Among the 3 subtypes of achalasia, longitudinal muscle contraction and sufficient circular muscle excitation are preserved in type II achalasia, sustaining some degree of esophageal body compression.22 Therefore, type II achalasia shows good treatment response by LES pressure reduction. On the other hand, in type III achalasia, both circular and longitudinal muscles contract, but there is severe discoordination between the 2 muscle layers.23 Interestingly, the total Eckardt score of type III achalasia was lower than the that of other types even though there was no statistical significance. Furthermore, all of them showed good response to CCB. Another study also showed that type III achalasia patients responded to neuromodulators, such as tricyclic antidepressants.24 So far, the main treatment option of type III achalasia has focused on the inhibition of the spasm,19,25 but the further large studies are needed to prove this theory.

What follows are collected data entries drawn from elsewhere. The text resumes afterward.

## maple
Design SNN, start of the top module:
module SNN(
	clk,
	rst_n,
	in_valid,
	img,
	ker,
	weight,
	out_valid,
	out_data
);
Size: ~7,300 cells after synthesis, about 390 flip-flops, about 38 I/O pins.
Settings: LEC_CHECK=0, ABC_AREA=1, CAP_MARGIN=20, CORE_MARGIN=2, CORE_UTILIZATION=70, MAX_ROUTING_LAYER=met4, SETUP_SLACK_MARGIN=0.55, SLEW_MARGIN=20; clock period 15.7 ns.
run.sh (not shown) runs the stock make flow with config.mk's settings and CLKGATE_MAP_FILE=.
maple did not finish: a tool error stopped it during 5_1_grt.
Relative to maple, the following input files were edited for onyx:
Settings: an added PLACE_DENSITY_LB_ADDON of 0.07; a deleted MAX_ROUTING_LAYER that had been met4; a change of SETUP_SLACK_MARGIN from 0.55 to 3.97; a change of CORE_UTILIZATION from 70 to 58; a change of the clock period (ns, I/O delays scaled along) from 15.7 to 13.5.
onyx failed in 5_1_grt with GRT-0116. maple: it failed with a tool error in 5_1_grt, so there are no final results. Number of buffers created by CTS: onyx > maple. Status: fraction of the mapped netlist area in compound gates parity (onyx, maple). Proportion of synthesized chip area in sequential cells: maple vs onyx, no meaningful difference. Post-synthesis instance area: onyx vs maple — no meaningful difference. Changes observed in onyx relative to maple: die height higher; post-cts sizing count shows an increase of 415.
==> flow/design.v (excerpt) <==
module non_restoring_divider #(
    parameter DATA_WIDTH = 32
) (
    input  logic                    clk_i,
    input  logic                    clk_en_i,
    input  logic                    rst_n_i,
    input  logic [DATA_WIDTH - 1:0] dividend_i,
    input  logic [DATA_WIDTH - 1:0] divisor_i,
    input  logic                    data_valid_i,
    output logic [DATA_WIDTH - 1:0] quotient_o,
    output logic [DATA_WIDTH - 1:0] remainder_o,
    output logic                    divide_by_zero_o,
    output logic                    data_valid_o,
    output logic                    idle_o
);
Size in the first run: about 930 cells after synthesis, ~110 flip-flops, about 140 I/O pins, about 8700 um^2 of cells after synthesis.
clock: 6.0 ns
lec_check: 0
cap_margin: 20
core_aspect_ratio: 1.43
core_margin: 2
core_utilization: 40
cts_cluster_diameter: 275
cts_cluster_size: 98
slew_margin: 20
tns_end_percent: 90
run.sh (not shown) runs the stock make flow with config.mk's settings and CLKGATE_MAP_FILE=.
The first run finished clean.
Edit:
CORE_ASPECT_RATIO = default   (was 1.43)
CORE_UTILIZATION = 58   (was 40)
CTS_CLUSTER_DIAMETER = default   (was 275)
CTS_CLUSTER_SIZE = default   (was 98)
TNS_END_PERCENT = default   (was 90)
clock period = 5.24 ns   (was 6.0 ns; I/O delays follow)
Effect: Hold slack gets better by 0.026 ns; utilization went up by 22 points; clock skew hardly moves; clock power went up by about 9%.
Edit:
CELL_PAD_IN_SITES_DETAIL_PLACEMENT = 2   (was default)
CORE_UTILIZATION = 64   (was 58)
clock period = 6.0 ns   (was 5.24 ns; I/O delays follow)
- This time the run failed in detailed placement, error DPL-0033
- synthesized area does not change
- die area is lower by 9.1%
- synthesized cell count stays the same
Edit:
CELL_PAD_IN_SITES_DETAIL_PLACEMENT = default   (was 2)
CORE_UTILIZATION = 40   (was 64)
clock period = 5.24 ns   (was 6.0 ns; I/O delays follow)
Effect:
- Now the flow produced a clean layout
- area after synthesis does not change
- synthesized cell count stays the same
- die size is higher by well over a third
Edit:
CORE_UTILIZATION = 58   (was 40)
clock period = 3.69 ns   (was 5.24 ns; I/O delays follow)
This time the run produced a layout that fails on negative setup slack.
Clock skew hardly moves.
Final cell count grows by roughly a tenth.
Via count grows by well over a third.
Edit:
clock period = 4.19 ns   (was 3.69 ns; I/O delays follow)
What happened: The changed run produced a layout that fails on negative setup slack; synthesized area is unchanged; power shrinks by 27%; cell count shrinks by 11%.

The RTL this note starts from:
==> flow/design.v <==
module non_restoring_divider #(
    parameter DATA_WIDTH = 32
) (
    input  logic                    clk_i,
    input  logic                    clk_en_i,
    input  logic                    rst_n_i,
    input  logic [DATA_WIDTH - 1:0] dividend_i,
    input  logic [DATA_WIDTH - 1:0] divisor_i,
    input  logic                    data_valid_i,
    output logic [DATA_WIDTH - 1:0] quotient_o,
    output logic [DATA_WIDTH - 1:0] remainder_o,
    output logic                    divide_by_zero_o,
    output logic                    data_valid_o,
    output logic                    idle_o
);
    localparam COUNTER_WIDTH = $clog2(DATA_WIDTH);
    typedef enum logic [1:0] {IDLE, DIVIDE, RESTORE} fsm_state_t;
    typedef struct packed {
        logic                    rem_sign;
        logic [DATA_WIDTH - 1:0] remainder;
        logic [DATA_WIDTH - 1:0] quotient;
    } result_t;
    fsm_state_t state_CRT, state_NXT;
        always_ff @(posedge clk_i) begin : state_register
            if (!rst_n_i) begin
                state_CRT <= IDLE;
            end else if (clk_en_i) begin
                state_CRT <= state_NXT;
            end
        end : state_register
    result_t partial_CRT, partial_NXT;
    logic [DATA_WIDTH - 1:0] divisor_CRT, divisor_NXT;
        always_ff @(posedge clk_i) begin : datapath_register
            if (clk_en_i) begin
                partial_CRT <= partial_NXT;
                divisor_CRT <= divisor_NXT;
            end
        end : datapath_register
    logic [COUNTER_WIDTH - 1:0] iter_count_CRT, iter_count_NXT;
        always_ff @(posedge clk_i) begin : counter 
            if (clk_en_i) begin
                iter_count_CRT <= iter_count_NXT;
            end
        end : counter 
    logic divide_by_zero_CRT, divide_by_zero_NXT;
        always_ff @(posedge clk_i) begin : status_register
            if (!rst_n_i) begin
                divide_by_zero_CRT <= 1'b0;
            end else if (clk_en_i) begin
                divide_by_zero_CRT <= divide_by_zero_NXT;
            end
        end : status_register
    result_t pair_shifted;
        always_comb begin : fsm_logic 
            divide_by_zero_NXT = divide_by_zero_CRT;
            iter_count_NXT = iter_count_CRT;
            partial_NXT = partial_CRT;
            divisor_NXT = divisor_CRT;
            state_NXT = state_CRT;
            pair_shifted = 'b0;
            remainder_o = partial_CRT.remainder;
            data_valid_o = 1'b0;
            idle_o = 1'b0;
            case (state_CRT) 
                IDLE: begin 
                    if (data_valid_i) begin
                        state_NXT = DIVIDE;
                    end
                    divide_by_zero_NXT = (divisor_i == '0);
                    partial_NXT.rem_sign = 1'b0;
                    partial_NXT.quotient = dividend_i;
                    partial_NXT.remainder = '0;
                    divisor_NXT = divisor_i;
                    iter_count_NXT = '0;
                    idle_o = 1'b1;
                end
                DIVIDE: begin
                    state_NXT = (iter_count_CRT == (DATA_WIDTH - 1)) ? RESTORE : state_CRT;
                    iter_count_NXT = iter_count_CRT + 1;
                    pair_shifted = partial_CRT << 1; 
                    if (partial_CRT.rem_sign) begin
                        {partial_NXT.rem_sign, partial_NXT.remainder} = {pair_shifted.rem_sign, pair_shifted.remainder} + divisor_CRT;
                    end else begin
                        {partial_NXT.rem_sign, partial_NXT.remainder} = {pair_shifted.rem_sign, pair_shifted.remainder} - divisor_CRT;
                    end
                    partial_NXT.quotient = {pair_shifted.quotient[DATA_WIDTH - 1:1], !partial_NXT.rem_sign};
                end
                RESTORE: begin
                    state_NXT = IDLE;
                    data_valid_o = 1'b1;
                    idle_o = 1'b0;
                    if (partial_CRT.rem_sign) begin
                        {partial_NXT.rem_sign, partial_NXT.remainder} = {partial_CRT.rem_sign, partial_CRT.remainder} + divisor_CRT;
                    end
                    remainder_o = partial_NXT.remainder;
                end
            endcase
        end : fsm_logic
    assign quotient_o = partial_CRT.quotient;
    assign divide_by_zero_o = divide_by_zero_CRT;
endmodule
Settings: LEC_CHECK=0, CAP_MARGIN=30, CELL_PAD_IN_SITES_DETAIL_PLACEMENT=0, CORE_MARGIN=2, CORE_UTILIZATION=38, CTS_CLUSTER_DIAMETER=152, CTS_CLUSTER_SIZE=91, SETUP_SLACK_MARGIN=-0.47, SLEW_MARGIN=20, TNS_END_PERCENT=35; clock period 8.02 ns.
Rerun with:
==> flow/config.mk (replaced) <==
export PLATFORM = sky130hd
export DESIGN_NAME = non_restoring_divider
export DESIGN_NICKNAME = non_restoring_divider
export VERILOG_FILES = /design/flow/design.v
export SDC_FILE = /design/flow/constraint.sdc
export NUM_CORES = 4
export LEC_CHECK = 0
export CAP_MARGIN = 20
export CORE_MARGIN = 2
export CORE_UTILIZATION = 58
export SLEW_MARGIN = 20
==> flow/constraint.sdc (replaced) <==
create_clock -name core_clock -period 3.82 [get_ports {clk_i}]
set_input_delay 0.7640 -clock core_clock [delete_from_list [all_inputs] [get_ports {clk_i}]]
set_output_delay 0.7640 -clock core_clock [all_outputs]
set_load 0.01 [all_outputs]
This time the run finished but failed the layout checks on setup timing.
Synthesized cell count does not change.
Sequential share of layout area drops by 6.1 points.
Worst hold slack improved by 65 ps.
Non-clock buffer count grows by 238.
Core utilization increases by 44 points.
Total power rises to 2.7 times its value.
Rerun with:
--- a/flow/config.mk
+++ b/flow/config.mk
@@ -9,3 +9,5 @@
 export CORE_MARGIN = 2
-export CORE_UTILIZATION = 58
+export CORE_UTILIZATION = 68
+export CTS_CLUSTER_SIZE = 36
+export HOLD_SLACK_MARGIN = -0.04
 export SLEW_MARGIN = 20
==> flow/constraint.sdc (replaced) <==
create_clock -name core_clock -period 4.19 [get_ports {clk_i}]
set_input_delay 0.8380 -clock core_clock [delete_from_list [all_inputs] [get_ports {clk_i}]]
set_output_delay 0.8380 -clock core_clock [all_outputs]
set_load 0.01 [all_outputs]
Result: The new run finished with setup timing left. Routed wire length shrinks by roughly a tenth. First-iteration DRC count rises by roughly a tenth. Fmax decreases by a few percent. Die size came out lower by about a fifth. Synthesized cell count does not change. Final area decreases by roughly a tenth. Via count goes down by a few percent. Hold slack loses 54 ps. Global-route usage rose by 3.0 points. Non-clock buffer count drops by 162. Cell count is lower by roughly a tenth.
Rerun with:
--- a/flow/config.mk
+++ b/flow/config.mk
@@ -10,2 +10,3 @@
 export CORE_UTILIZATION = 68
+export CTS_CLUSTER_DIAMETER = 28
 export CTS_CLUSTER_SIZE = 36
@@ -13 +14,2 @@
 export SLEW_MARGIN = 20
+export TNS_END_PERCENT = 55
==> flow/constraint.sdc (replaced) <==
create_clock -name core_clock -period 3.8 [get_ports {clk_i}]
set_input_delay 0.7600 -clock core_clock [delete_from_list [all_inputs] [get_ports {clk_i}]]
set_output_delay 0.7600 -clock core_clock [all_outputs]
set_load 0.01 [all_outputs]
=> With this change the flow never finished: it broke off in clock tree synthesis (4_1_cts). Synthesized cell count does not change. Die area is unchanged. Area after synthesis is unchanged.
Rerun with:
--- a/flow/config.mk
+++ b/flow/config.mk
@@ -13,2 +13,3 @@
 export HOLD_SLACK_MARGIN = -0.04
+export MAX_ROUTING_LAYER = met4
 export SLEW_MARGIN = 20
==> flow/constraint.sdc (replaced) <==
create_clock -name core_clock -period 4.19 [get_ports {clk_i}]
set_input_delay 0.8380 -clock core_clock [delete_from_list [all_inputs] [get_ports {clk_i}]]
set_output_delay 0.8380 -clock core_clock [all_outputs]
set_load 0.01 [all_outputs]
This time the run reached the layout checks and failed them: setup timing; die size stays the same; synthesized area is unchanged; synthesized cell count stays the same.
Rerun with:
--- a/flow/config.mk
+++ b/flow/config.mk
@@ -9,8 +9,3 @@
 export CORE_MARGIN = 2
-export CORE_UTILIZATION = 68
-export CTS_CLUSTER_DIAMETER = 28
-export CTS_CLUSTER_SIZE = 36
-export HOLD_SLACK_MARGIN = -0.04
-export MAX_ROUTING_LAYER = met4
+export CORE_UTILIZATION = 52
 export SLEW_MARGIN = 20
-export TNS_END_PERCENT = 55
==> flow/constraint.sdc (replaced) <==
create_clock -name core_clock -period 4.58 [get_ports {clk_i}]
set_input_delay 0.9160 -clock core_clock [delete_from_list [all_inputs] [get_ports {clk_i}]]
set_output_delay 0.9160 -clock core_clock [all_outputs]
set_load 0.01 [all_outputs]
Effect: This time the run produced a clean layout. Synthesized cell count stays the same. Worst hold slack gets worse by 47 ps. Die size increases by 30%. Critical path depth decreases by 1. Cell area decreases by 5.9%. Sequential share of layout area increases by 1.7 points. Core utilization decreases by 25 points. Via count decreases by 19%.

Starts from the design.v that is shown in full above.
export LEC_CHECK = 0
export CAP_MARGIN = 20
export CELL_PAD_IN_SITES_GLOBAL_PLACEMENT = 2
export CORE_ASPECT_RATIO = 0.5
export CORE_MARGIN = 2
export CORE_UTILIZATION = 40
export CTS_CLUSTER_DIAMETER = 275
export CTS_CLUSTER_SIZE = 97
export GPL_ROUTABILITY_DRIVEN = 0
export SETUP_SLACK_MARGIN = -0.11
export SLEW_MARGIN = 20
export TNS_END_PERCENT = 15
create_clock -name core_clock -period 6.0 [get_ports {clk_i}]
Rerun with:
Settings changed: CELL_PAD_IN_SITES_GLOBAL_PLACEMENT 2 to default, CORE_UTILIZATION 40 to 59, GPL_ROUTABILITY_DRIVEN 0 to default, SETUP_SLACK_MARGIN -0.11 to 0.7.
First-iteration DRC count grows by 26%.
Wire length shrinks by 10%.
Die size shrinks by 31%.

== oak ==
Starts from the design.v that is shown in full above.
==> flow/config.mk <==
export PLATFORM = sky130hd
export DESIGN_NAME = non_restoring_divider
export DESIGN_NICKNAME = non_restoring_divider
export VERILOG_FILES = /design/flow/design.v
export SDC_FILE = /design/flow/constraint.sdc
export NUM_CORES = 4
export LEC_CHECK = 0
export ABC_AREA = 1
export CAP_MARGIN = 20
export CORE_MARGIN = 2
export CORE_UTILIZATION = 62
export CTS_CLUSTER_DIAMETER = 332
export CTS_CLUSTER_SIZE = 96
export PLACE_DENSITY = 0.38
export SLEW_MARGIN = 20
export TNS_END_PERCENT = 5
==> flow/constraint.sdc <==
create_clock -name core_clock -period 2.91 [get_ports {clk_i}]
set_input_delay 0.5820 -clock core_clock [delete_from_list [all_inputs] [get_ports {clk_i}]]
set_output_delay 0.5820 -clock core_clock [all_outputs]
set_load 0.01 [all_outputs]
The flow ended early for oak: it failed with a tool error in global routing.
Input changes introduced in pine (baseline for comparison: oak):
- removing PLACE_DENSITY (formerly 0.38)
- setting CORE_ASPECT_RATIO to 0.7 for the first time
Of pine and oak, not a single run came through the flow clean. pine | ERROR | global routing. The total placed instance area number comes out lower for oak vs pine. On post-synthesis net count, oak tracks pine almost exactly. Looking at pine and oak, the core outline area is a wash. oak has lower post-cts gate resize count than pine. From oak to pine the numbers moved as follows: share of synthesized cell area in full adder, half adder and majority cells essentially unchanged, final estimated routing congestion in global placement saw an increase, placement row count shows a reduction of 17%, die boundary width rose 19%.
What birch does differently from pine at the input level:
- clearing CORE_ASPECT_RATIO, which used to be 0.7
- swapping 62 for 69 in CORE_UTILIZATION
- swapping 2.91 for 3.79 in the clock period (ns, I/O delays scaled along)
--- outcome ---
Going from pine to birch, the total die area was found to have gone down by 9.9%. To summarise birch: no stage aborted, but the layout did not pass its checks, failing on setup timing. Going from pine to birch, flip-flop and latch count after synthesis level; number of buffers added on ports saw little to no change; sum of net half-perimeters after detailed placement went down 13%; yosys synthesis chip area roughly the same. Row count (higher): birch.
diff inputs: birch => maple
- removing ABC_AREA (formerly 1)
- removing CTS_CLUSTER_DIAMETER (formerly 332)
- setting SETUP_SLACK_MARGIN to 1.3 for the first time
- changing CORE_UTILIZATION from 69 to 62
- removing CTS_CLUSTER_SIZE (formerly 96)
- changing TNS_END_PERCENT from 5 to 10
- changing the clock period (ns, I/O delays scaled along) from 3.79 to 4.58
maple: flow completed, timing, DRC and antenna clean
[maple vs birch] data arrival time of the critical path: higher in maple
Diff birch -> maple | area of the mapped netlist | down by more than 10%
Post-cts repair resize count for maple: 83 up relative to birch
Looking at sequential share of layout area across birch and maple, the one that comes out lower is birch.
Max required time at the worst-slack endpoint across birch and maple: maple
Against birch, maple comes in 6.8 points higher on sequential share of the synthesized area.
Between birch and maple, the final weighted congestion of routability-driven global placement is lower for maple.
Clock share of power on maple is down relative to birch.
NOTE: slew at the pin closest to its max-slew limit in maple exceeds that of birch

RTL: the design.v shown in full above, as it stands there.
clock: 6.55 ns
lec_check: 0
cap_margin: 0
cell_pad_in_sites_detail_placement: 0
cell_pad_in_sites_global_placement: 1
core_aspect_ratio: 0.5
core_margin: 2
core_utilization: 56
cts_cluster_diameter: 356
cts_cluster_size: 98
gpl_routability_driven: 0
gpl_timing_driven: 1
place_density: 0.36
setup_slack_margin: -0.63
slew_margin: 20
tns_end_percent: 10
The first run went through all stages and came out clean.
Then changed:
CAP_MARGIN = 20   (was 0)
CELL_PAD_IN_SITES_DETAIL_PLACEMENT = default   (was 0)
CELL_PAD_IN_SITES_GLOBAL_PLACEMENT = default   (was 1)
CORE_ASPECT_RATIO = default   (was 0.5)
CORE_UTILIZATION = 40   (was 56)
CTS_CLUSTER_DIAMETER = default   (was 356)
CTS_CLUSTER_SIZE = default   (was 98)
GPL_ROUTABILITY_DRIVEN = default   (was 0)
GPL_TIMING_DRIVEN = default   (was 1)
PLACE_DENSITY = default   (was 0.36)
SETUP_SLACK_MARGIN = default   (was -0.63)
TNS_END_PERCENT = default   (was 10)
clock period = 6.0 ns   (was 6.55 ns; I/O delays follow)
The changed run completed without violations.
Worst hold slack is about the same.
Flip-flop count is unchanged.
Wire length climbs by 0.90%.
Via count drops by 2.6%.
Worst setup slack is worse by 0.40 ns.
Synthesized cell count stays the same.
Then changed:
CORE_ASPECT_RATIO = 0.5   (was default)
CORE_UTILIZATION = 58   (was 40)
CTS_CLUSTER_DIAMETER = 275   (was default)
CTS_CLUSTER_SIZE = 98   (was default)
SETUP_SLACK_MARGIN = -0.27   (was default)
TNS_END_PERCENT = 15   (was default)
Result: Clock power is lower by 4.4%; non-clock buffer count is unchanged; setup slack improves by 0.016 ns; core utilization is higher by 22 points; cell count is lower by 6.0%; sequential power stays flat; count of clock-buffer cells in the layout does not change.
Then changed:
CAP_MARGIN = 30   (was 20)
CELL_PAD_IN_SITES_DETAIL_PLACEMENT = 1   (was default)
CORE_ASPECT_RATIO = default   (was 0.5)
CORE_UTILIZATION = 38   (was 58)
CTS_CLUSTER_DIAMETER = default   (was 275)
CTS_CLUSTER_SIZE = 60   (was 98)
HOLD_SLACK_MARGIN = 0.25   (was default)
SETUP_SLACK_MARGIN = default   (was -0.27)
TNS_END_PERCENT = default   (was 15)
Outcome: Fmax is about the same. Design area climbs by 1.3%. Total power climbs by 2.5%. Global-route usage drops by 7.3 points. Die area climbs by 50%. Hold slack is about the same. Cell count climbs by about 7%. Clock power climbs by 6.5%. Setup slack barely changes. Via count climbs by about 0.7%. Wire length climbs by 16%.
Power is estimated from default activity; no workload was simulated.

The limitations of this study are as follows: first, treatment options, timing of treatment and follow-up period in each patient were different because this is a retrospective study, although all the enrolled patient's symptoms were recorded by the same planned description format. Second, this study has a limitation stemming from its small sample size.
In conclusion, type II achalasia is the most common subtype in present study for the Korean population. Type I achalasia may represent a later stage of type II achalasia. Type III was rather rare, mainly found in the elderly and relatively responsive to medical therapy, and these findings suggest that it should be a different entity from those of type I and II.